Swift 5.6 Enhances Type Inference, Introduces Existential Any, and More

Swift's latest release, Swift 5.6, introduces partial type annotations that work as hints to the type inference engine, disambiguate the syntax for existential types, and improve pointer interaction.

Swift type placeholders aim to ease the burden on the programmer when Swift type inference is not able to derive the type of a particular expression. In such cases, Swift used to require a full type signature. Often, though, the compiler only needs to know the type of a specific subcomponent to be able to infer the rest.

For example, consider the following Swift 5.5 declaration of a function that converts a String into an Double!:

let stringConverter = Double.init as (String) -> Double?

In Swift 5.6, relying on the fact that there is only one Double.init overload that takes a String, it becomes possible to just write:

let stringConverter = Double.init as (String) -> _?

The type placeholder _ is a hint to the compiler to attempt to infer the missing type. This is particularly useful in more complex scenarios, such as when using generics:

enum Either<Left, Right> {
  case left(Left)
  case right(Right)

  init(left: Left) { self = .left(left) }
  init(right: Right) { self = .right(right) }
}

func makePublisher() -> Some<Complex<Nested<Publisher<Chain<Int>>>>> { ... }

let publisherOrValue = Either(left: makePublisher()) //-- inference error

With Swift 5.6, instead of attempting to provide the full type signature for publisherOrValue, we can use:

let publisherOrValue = Either<_, Int>(left: makePublisher())

Existential any attempts to make Swift syntax less ambiguous and to more clearly distinguish using a protocol name in a generic type constraint or as an existential type. The difference between the two cases is existential types erase their underlying type information and use dynamic dispatch, while generic type constraints store the type information and use static dispatch.

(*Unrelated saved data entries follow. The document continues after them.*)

**src/vga_pkg.sv**
```systemverilog
`default_nettype none

package vga_pkg;

	////////////////////////////////////////
	// Horizontal timing in pixel clocks
	////////////////////////////////////////
	localparam int H_ACTIVE = 640;
	localparam int H_FRONT  = 16;
	localparam int H_PULSE  = 96;
	localparam int H_BACK   = 48;
	localparam int H_TOTAL  = H_ACTIVE + H_FRONT + H_PULSE + H_BACK;

	////////////////////////////////////////
	// Vertical timing in lines
	////////////////////////////////////////
	localparam int V_ACTIVE = 480;
	localparam int V_FRONT  = 10;
	localparam int V_PULSE  = 2;
	localparam int V_BACK   = 33;
	localparam int V_TOTAL  = V_ACTIVE + V_FRONT + V_PULSE + V_BACK;

	// Segment codes, same order for both porch machines
	localparam logic [1:0] SEG_ACTIVE = 2'd0;
	localparam logic [1:0] SEG_FRONT  = 2'd1;
	localparam logic [1:0] SEG_PULSE  = 2'd2;
	localparam logic [1:0] SEG_BACK   = 2'd3;

	////////////////////////////////////////
	// Screen and buffer geometry
	////////////////////////////////////////
	localparam int COORD_W     = 10;
	// Each stored pixel covers a 4x4 screen block
	localparam int SCALE_SHIFT = 2;
	localparam int FB_W        = H_ACTIVE >> SCALE_SHIFT;
	localparam int FB_H        = V_ACTIVE >> SCALE_SHIFT;
	localparam int FB_DEPTH    = FB_W * FB_H;
	localparam int FB_ADDR_W   = 15;

	// Scan position as seen by the buffer read side
	typedef struct packed {
		logic [COORD_W-1:0] x;
		logic [COORD_W-1:0] y;
		logic               active;
	} scan_pos_t;

	// RGB565 fields, red in the top bits
	typedef struct packed {
		logic [4:0] red;
		logic [5:0] green;
		logic [4:0] blue;
	} rgb565_t;

	// Bus side sees the raw word, colour stage sees fields
	typedef union packed {
		logic [15:0] raw;
		rgb565_t     rgb;
	} pixel_t;

	// VGA pins
	typedef struct packed {
		logic [7:0] red;
		logic [7:0] green;
		logic [7:0] blue;
		logic       hsync;
		logic       vsync;
		logic       blank_n;
	} vga_out_t;

	// Idle level of the pins, syncs high and picture dark
	localparam vga_out_t VGA_OUT_IDLE = '{
		red: 8'h00, green: 8'h00, blue: 8'h00,
		hsync: 1'b1, vsync: 1'b1, blank_n: 1'b0
	};

	// Wishbone classic master to slave
	typedef struct packed {
		logic                 cyc;
		logic                 stb;
		logic                 we;
		logic [FB_ADDR_W-1:0] adr;
		pixel_t               dat;
	} wb_req_t;

	// Wishbone classic slave to master
	typedef struct packed {
		logic   ack;
		pixel_t dat;
	} wb_rsp_t;

	// Host port of the frame buffer
	typedef struct packed {
		logic                 we;
		logic                 in_range;
		logic [FB_ADDR_W-1:0] addr;
		pixel_t               wdata;
	} fb_host_t;

endpackage

`default_nettype wire

```
**src/wb_pixel_port.sv**
```systemverilog
`timescale 1ns/1ps
`default_nettype none

module wb_pixel_port import vga_pkg::*; (
	input  logic     clk,
	input  logic     reset,
	input  wb_req_t  req,
	output wb_rsp_t  rsp,
	output fb_host_t host,
	input  pixel_t   host_rdata
);

	logic ack;
	logic start;
	logic in_range;
	logic range_q;

	// New cycle only while no ack is outstanding
	assign start    = req.cyc && req.stb && !ack;
	// Words past the last buffer row are ignored
	assign in_range = (req.adr < FB_ADDR_W'(FB_DEPTH));

	// Buffer access straight from the bus
	always_comb begin
		host.we       = start && req.we;
		host.in_range = in_range;
		host.addr     = req.adr;
		host.wdata    = req.dat;
	end

	// One-clock ack, write lands on the same edge
	always_ff @(posedge clk) begin
		if (reset) begin
			ack <= 1'b0;
		end else begin
			ack <= start;
		end
	end

	// Range flag travels with the read data
	always_ff @(posedge clk) begin
		range_q <= in_range;
	end

	// Read data valid during ack, zero when out of range
	always_comb begin
		rsp.ack = ack;
		rsp.dat = range_q ? host_rdata : pixel_t'('0);
	end

	// Every ack answers a request seen one clock earlier
	a_ack_after_req : assert property (
		@(posedge clk) disable iff (reset)
		$rose(ack) |-> $past(req.cyc && req.stb)
	);

endmodule

`default_nettype wire
```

Existential types are used to refer to values of any type that conforms to a given protocol. At the syntax level, you refer an existential type by a protocol name:

protocol AProtocol { ... }

struct AContainer {
    var members: [AProtocol] = []
    ...
}

let valA = AContainer()
// no need to specify what type
// you can append values of differing types to valA.members
// as long as they conform to AProtocol

struct AGenericContainer<T : AProtocol> {
    var members: [T] = []
    ...
}

let valB = AGenericContainer<AType>()
// when instantiating AGenericContainer, you do for a concrete type

Swift 5.6 introduces an alternative syntax for existential types which allows to write:

struct AContainer {
    var members: [any AProtocol] = []
    ...
}

The main advantage of this syntax is it makes clear the different semantics of using existential types and its implications in terms of performance, e.g,. static vs. dynamic dispatch.

Swift 5.6 will support both the new and the old syntax. In a future release, the compiler will emit a warning for every use of an existential type without the any keyword, and in the subsequent major release, the old syntax will become illegal. This change has thus the potential of breaking existing code in the future.

Other significant changes in Swift 5.6 aim to improve working with unsafe pointers, in particular by providing an explicit way to create an uninitialized memory buffer, useful when calling a C API requiring memory into which to store its result; and by allowing to pass a mutable pointer to an API taking an immutable pointer without explicit conversion.

As a final note, Swift 5.6 also extends the Swift Package Manager introducing the ability to define build tool plugins and custom command plugins.

Swift 5.6 is included in Xcode 13.3 and is available experimentally for Amazon Linux 2 and CentOS 7.